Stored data
BEGIN
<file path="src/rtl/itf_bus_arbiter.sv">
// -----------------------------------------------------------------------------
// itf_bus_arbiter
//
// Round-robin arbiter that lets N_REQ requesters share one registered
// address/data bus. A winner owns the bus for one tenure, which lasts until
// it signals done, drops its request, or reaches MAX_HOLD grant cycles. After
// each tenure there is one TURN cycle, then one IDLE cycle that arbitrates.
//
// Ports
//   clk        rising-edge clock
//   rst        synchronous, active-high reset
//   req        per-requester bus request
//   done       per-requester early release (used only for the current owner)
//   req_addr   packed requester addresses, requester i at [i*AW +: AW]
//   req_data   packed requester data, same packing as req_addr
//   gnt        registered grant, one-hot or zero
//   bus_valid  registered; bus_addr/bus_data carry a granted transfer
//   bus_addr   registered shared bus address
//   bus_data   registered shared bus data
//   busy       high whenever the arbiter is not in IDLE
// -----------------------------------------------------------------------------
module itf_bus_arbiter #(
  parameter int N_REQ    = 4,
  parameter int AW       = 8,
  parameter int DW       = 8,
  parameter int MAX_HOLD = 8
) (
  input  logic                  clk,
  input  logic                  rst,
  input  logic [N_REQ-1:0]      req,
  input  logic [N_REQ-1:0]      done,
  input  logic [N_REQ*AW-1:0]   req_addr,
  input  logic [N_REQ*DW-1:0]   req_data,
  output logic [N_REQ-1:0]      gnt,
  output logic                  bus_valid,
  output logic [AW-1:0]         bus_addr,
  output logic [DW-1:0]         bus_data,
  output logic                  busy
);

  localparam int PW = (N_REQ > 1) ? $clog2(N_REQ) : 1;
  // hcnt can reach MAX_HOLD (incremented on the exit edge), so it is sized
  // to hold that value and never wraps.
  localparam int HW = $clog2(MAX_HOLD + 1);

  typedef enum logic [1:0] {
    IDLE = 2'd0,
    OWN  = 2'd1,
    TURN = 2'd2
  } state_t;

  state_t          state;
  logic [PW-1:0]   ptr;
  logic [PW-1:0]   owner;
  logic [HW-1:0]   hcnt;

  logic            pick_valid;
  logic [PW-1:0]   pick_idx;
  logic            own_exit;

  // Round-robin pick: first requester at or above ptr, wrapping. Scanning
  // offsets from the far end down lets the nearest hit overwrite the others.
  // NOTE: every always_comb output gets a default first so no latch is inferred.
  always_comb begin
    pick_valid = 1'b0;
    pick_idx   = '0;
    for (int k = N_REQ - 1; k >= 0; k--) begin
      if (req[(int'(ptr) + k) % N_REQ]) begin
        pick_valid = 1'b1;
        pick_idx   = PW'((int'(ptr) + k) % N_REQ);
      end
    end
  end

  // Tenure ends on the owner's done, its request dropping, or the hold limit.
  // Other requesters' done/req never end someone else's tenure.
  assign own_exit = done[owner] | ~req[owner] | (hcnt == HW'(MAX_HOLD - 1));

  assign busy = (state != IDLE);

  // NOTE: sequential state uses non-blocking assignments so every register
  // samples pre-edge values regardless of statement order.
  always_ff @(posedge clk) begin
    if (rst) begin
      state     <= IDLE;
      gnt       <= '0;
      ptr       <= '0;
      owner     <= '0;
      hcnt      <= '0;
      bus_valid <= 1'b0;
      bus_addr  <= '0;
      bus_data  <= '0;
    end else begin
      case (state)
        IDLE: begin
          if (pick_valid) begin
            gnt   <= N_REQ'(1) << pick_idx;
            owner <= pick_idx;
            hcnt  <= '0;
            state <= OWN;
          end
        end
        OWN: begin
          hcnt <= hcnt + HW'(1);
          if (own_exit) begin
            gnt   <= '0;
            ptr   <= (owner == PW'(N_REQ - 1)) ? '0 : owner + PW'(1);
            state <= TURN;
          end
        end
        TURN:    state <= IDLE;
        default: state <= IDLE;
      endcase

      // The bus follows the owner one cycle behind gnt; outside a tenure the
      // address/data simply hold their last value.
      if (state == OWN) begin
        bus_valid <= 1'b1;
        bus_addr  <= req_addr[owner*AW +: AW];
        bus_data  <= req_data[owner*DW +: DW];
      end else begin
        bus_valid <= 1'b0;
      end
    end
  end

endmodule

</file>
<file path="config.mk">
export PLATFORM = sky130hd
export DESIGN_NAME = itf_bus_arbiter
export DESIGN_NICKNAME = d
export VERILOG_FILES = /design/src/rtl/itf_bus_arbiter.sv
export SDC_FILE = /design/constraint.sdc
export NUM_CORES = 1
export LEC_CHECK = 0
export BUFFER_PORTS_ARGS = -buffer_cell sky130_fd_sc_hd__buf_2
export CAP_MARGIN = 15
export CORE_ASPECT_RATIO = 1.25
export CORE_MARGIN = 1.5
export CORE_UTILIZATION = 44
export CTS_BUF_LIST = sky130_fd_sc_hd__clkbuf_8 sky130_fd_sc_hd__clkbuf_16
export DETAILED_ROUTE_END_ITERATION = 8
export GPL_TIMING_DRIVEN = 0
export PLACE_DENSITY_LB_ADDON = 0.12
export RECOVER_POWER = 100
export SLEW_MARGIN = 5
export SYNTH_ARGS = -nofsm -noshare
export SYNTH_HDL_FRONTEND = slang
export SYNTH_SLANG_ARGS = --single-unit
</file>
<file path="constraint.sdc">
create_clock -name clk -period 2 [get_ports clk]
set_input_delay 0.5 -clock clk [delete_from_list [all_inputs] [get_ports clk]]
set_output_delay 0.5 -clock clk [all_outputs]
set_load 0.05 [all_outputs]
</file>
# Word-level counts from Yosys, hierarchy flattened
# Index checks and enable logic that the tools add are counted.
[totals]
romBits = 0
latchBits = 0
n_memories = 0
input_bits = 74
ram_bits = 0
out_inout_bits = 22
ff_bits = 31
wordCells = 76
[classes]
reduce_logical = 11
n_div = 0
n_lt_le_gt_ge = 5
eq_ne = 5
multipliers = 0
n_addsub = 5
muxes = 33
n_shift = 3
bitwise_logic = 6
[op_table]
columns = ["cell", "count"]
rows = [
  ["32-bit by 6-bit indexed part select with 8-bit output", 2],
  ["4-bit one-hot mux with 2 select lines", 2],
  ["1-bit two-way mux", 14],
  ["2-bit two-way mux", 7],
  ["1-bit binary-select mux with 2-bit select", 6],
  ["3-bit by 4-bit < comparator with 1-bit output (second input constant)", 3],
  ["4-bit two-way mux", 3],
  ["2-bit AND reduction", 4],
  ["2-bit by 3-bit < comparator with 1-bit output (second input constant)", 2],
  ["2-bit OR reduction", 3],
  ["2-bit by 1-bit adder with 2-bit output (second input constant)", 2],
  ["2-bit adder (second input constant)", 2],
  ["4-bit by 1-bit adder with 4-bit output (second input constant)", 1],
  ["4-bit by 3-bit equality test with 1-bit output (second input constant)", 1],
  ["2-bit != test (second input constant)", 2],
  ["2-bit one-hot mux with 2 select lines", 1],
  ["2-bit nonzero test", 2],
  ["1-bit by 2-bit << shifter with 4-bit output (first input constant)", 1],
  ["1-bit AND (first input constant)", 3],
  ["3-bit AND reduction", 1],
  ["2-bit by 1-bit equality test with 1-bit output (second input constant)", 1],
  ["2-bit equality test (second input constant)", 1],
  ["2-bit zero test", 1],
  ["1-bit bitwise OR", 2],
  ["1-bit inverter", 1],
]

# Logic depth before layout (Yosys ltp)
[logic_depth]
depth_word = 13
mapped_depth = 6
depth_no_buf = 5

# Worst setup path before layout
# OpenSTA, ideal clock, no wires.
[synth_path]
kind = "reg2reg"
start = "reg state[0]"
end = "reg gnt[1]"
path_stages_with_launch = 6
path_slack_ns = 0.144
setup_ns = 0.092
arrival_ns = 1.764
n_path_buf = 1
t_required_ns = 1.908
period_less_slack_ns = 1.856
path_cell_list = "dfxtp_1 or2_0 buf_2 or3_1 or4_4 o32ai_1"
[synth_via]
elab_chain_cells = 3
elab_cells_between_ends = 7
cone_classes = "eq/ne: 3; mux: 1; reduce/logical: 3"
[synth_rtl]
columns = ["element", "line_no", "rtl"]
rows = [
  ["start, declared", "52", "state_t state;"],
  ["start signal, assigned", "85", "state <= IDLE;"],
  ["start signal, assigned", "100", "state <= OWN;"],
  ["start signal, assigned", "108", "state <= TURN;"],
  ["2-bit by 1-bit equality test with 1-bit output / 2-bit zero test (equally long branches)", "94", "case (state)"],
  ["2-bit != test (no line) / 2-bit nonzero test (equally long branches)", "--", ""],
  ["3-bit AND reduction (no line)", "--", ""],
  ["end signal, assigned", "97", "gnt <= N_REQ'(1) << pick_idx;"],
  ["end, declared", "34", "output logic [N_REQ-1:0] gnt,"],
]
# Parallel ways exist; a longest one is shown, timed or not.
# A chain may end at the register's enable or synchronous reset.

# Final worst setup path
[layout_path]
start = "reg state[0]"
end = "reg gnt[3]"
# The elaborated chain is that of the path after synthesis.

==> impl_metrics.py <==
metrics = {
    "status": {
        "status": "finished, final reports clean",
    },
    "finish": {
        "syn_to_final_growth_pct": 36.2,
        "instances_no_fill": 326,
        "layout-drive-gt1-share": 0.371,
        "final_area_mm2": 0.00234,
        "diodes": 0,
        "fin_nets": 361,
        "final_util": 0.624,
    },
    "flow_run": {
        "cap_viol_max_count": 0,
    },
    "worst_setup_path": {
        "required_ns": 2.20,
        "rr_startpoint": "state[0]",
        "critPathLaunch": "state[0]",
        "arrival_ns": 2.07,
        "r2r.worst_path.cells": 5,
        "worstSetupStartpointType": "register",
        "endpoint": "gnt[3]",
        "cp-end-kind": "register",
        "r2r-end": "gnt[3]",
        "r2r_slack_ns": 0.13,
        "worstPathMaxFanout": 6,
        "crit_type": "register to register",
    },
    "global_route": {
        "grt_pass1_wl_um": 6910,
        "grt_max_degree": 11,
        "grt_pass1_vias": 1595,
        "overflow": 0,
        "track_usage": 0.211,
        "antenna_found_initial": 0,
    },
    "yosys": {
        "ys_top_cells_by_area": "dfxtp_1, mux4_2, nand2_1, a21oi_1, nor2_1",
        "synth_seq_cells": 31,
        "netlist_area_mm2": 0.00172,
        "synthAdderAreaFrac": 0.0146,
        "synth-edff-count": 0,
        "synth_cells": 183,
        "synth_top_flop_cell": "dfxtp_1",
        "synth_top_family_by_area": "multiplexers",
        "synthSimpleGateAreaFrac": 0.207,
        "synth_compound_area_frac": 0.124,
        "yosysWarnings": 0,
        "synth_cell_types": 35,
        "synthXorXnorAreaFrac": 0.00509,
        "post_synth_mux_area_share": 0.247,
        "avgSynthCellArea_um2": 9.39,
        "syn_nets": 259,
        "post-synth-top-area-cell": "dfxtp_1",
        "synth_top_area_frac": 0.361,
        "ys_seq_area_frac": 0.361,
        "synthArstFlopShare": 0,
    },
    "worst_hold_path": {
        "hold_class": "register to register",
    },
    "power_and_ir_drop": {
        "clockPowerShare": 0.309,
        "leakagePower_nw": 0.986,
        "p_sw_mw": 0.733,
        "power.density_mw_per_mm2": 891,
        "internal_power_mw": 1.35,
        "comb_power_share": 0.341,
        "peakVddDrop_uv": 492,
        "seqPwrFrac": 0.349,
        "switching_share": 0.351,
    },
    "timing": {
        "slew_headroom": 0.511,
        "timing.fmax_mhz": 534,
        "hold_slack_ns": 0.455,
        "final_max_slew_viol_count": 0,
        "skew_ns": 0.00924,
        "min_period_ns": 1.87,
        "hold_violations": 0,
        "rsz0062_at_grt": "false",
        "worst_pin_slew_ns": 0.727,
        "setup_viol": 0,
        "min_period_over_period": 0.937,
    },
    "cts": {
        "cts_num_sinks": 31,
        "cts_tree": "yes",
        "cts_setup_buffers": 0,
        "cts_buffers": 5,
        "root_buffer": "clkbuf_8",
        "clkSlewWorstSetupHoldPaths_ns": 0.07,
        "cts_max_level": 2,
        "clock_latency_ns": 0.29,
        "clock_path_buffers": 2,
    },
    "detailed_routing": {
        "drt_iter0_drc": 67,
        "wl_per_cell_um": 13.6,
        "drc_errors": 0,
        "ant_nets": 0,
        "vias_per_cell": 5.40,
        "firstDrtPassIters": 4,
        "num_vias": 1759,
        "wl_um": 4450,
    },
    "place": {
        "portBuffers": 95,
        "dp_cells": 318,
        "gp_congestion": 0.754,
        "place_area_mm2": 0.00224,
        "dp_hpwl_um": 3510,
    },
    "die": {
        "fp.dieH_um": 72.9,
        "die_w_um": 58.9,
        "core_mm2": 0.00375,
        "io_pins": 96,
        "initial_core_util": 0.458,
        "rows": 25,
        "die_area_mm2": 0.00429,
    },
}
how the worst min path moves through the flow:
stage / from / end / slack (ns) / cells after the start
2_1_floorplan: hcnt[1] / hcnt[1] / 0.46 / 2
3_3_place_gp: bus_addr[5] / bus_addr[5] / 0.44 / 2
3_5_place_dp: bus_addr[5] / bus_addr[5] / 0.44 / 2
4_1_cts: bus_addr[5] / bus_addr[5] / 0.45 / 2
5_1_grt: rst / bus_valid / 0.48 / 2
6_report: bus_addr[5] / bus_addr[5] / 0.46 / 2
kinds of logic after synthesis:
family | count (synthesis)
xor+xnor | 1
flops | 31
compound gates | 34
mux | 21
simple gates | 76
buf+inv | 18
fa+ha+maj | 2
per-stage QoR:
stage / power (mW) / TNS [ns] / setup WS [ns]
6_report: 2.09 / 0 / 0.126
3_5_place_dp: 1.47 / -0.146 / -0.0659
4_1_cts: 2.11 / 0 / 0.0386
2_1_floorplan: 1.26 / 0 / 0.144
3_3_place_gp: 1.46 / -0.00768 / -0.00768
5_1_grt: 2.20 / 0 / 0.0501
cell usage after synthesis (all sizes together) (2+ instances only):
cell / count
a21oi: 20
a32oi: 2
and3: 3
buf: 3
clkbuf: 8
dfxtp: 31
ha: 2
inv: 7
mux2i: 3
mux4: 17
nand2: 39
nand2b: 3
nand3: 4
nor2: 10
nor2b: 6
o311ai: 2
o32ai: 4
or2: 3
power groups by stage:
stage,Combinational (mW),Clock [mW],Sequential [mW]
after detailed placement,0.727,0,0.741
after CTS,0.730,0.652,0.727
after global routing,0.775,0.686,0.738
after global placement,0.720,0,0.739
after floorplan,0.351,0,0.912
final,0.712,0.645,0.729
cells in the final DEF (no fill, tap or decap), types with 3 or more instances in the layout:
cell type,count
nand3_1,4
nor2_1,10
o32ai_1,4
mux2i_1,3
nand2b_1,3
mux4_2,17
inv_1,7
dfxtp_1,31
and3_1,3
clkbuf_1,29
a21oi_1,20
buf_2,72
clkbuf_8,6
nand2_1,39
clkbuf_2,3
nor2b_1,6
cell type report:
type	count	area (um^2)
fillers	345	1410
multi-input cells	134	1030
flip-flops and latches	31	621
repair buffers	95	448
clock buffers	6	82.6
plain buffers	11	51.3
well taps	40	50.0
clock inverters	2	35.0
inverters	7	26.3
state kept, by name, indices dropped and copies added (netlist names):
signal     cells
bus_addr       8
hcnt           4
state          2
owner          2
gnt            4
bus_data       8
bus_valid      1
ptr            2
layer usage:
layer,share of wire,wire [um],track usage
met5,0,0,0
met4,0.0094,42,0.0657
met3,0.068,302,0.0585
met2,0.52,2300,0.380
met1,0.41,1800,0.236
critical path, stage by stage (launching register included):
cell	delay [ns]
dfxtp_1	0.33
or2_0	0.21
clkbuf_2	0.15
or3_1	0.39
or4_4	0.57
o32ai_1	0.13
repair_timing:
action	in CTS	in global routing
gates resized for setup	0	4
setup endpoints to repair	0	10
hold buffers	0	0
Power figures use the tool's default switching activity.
END
Check each line of the records above for the word "else" and report how many lines have it, as a number only.

Task result → 3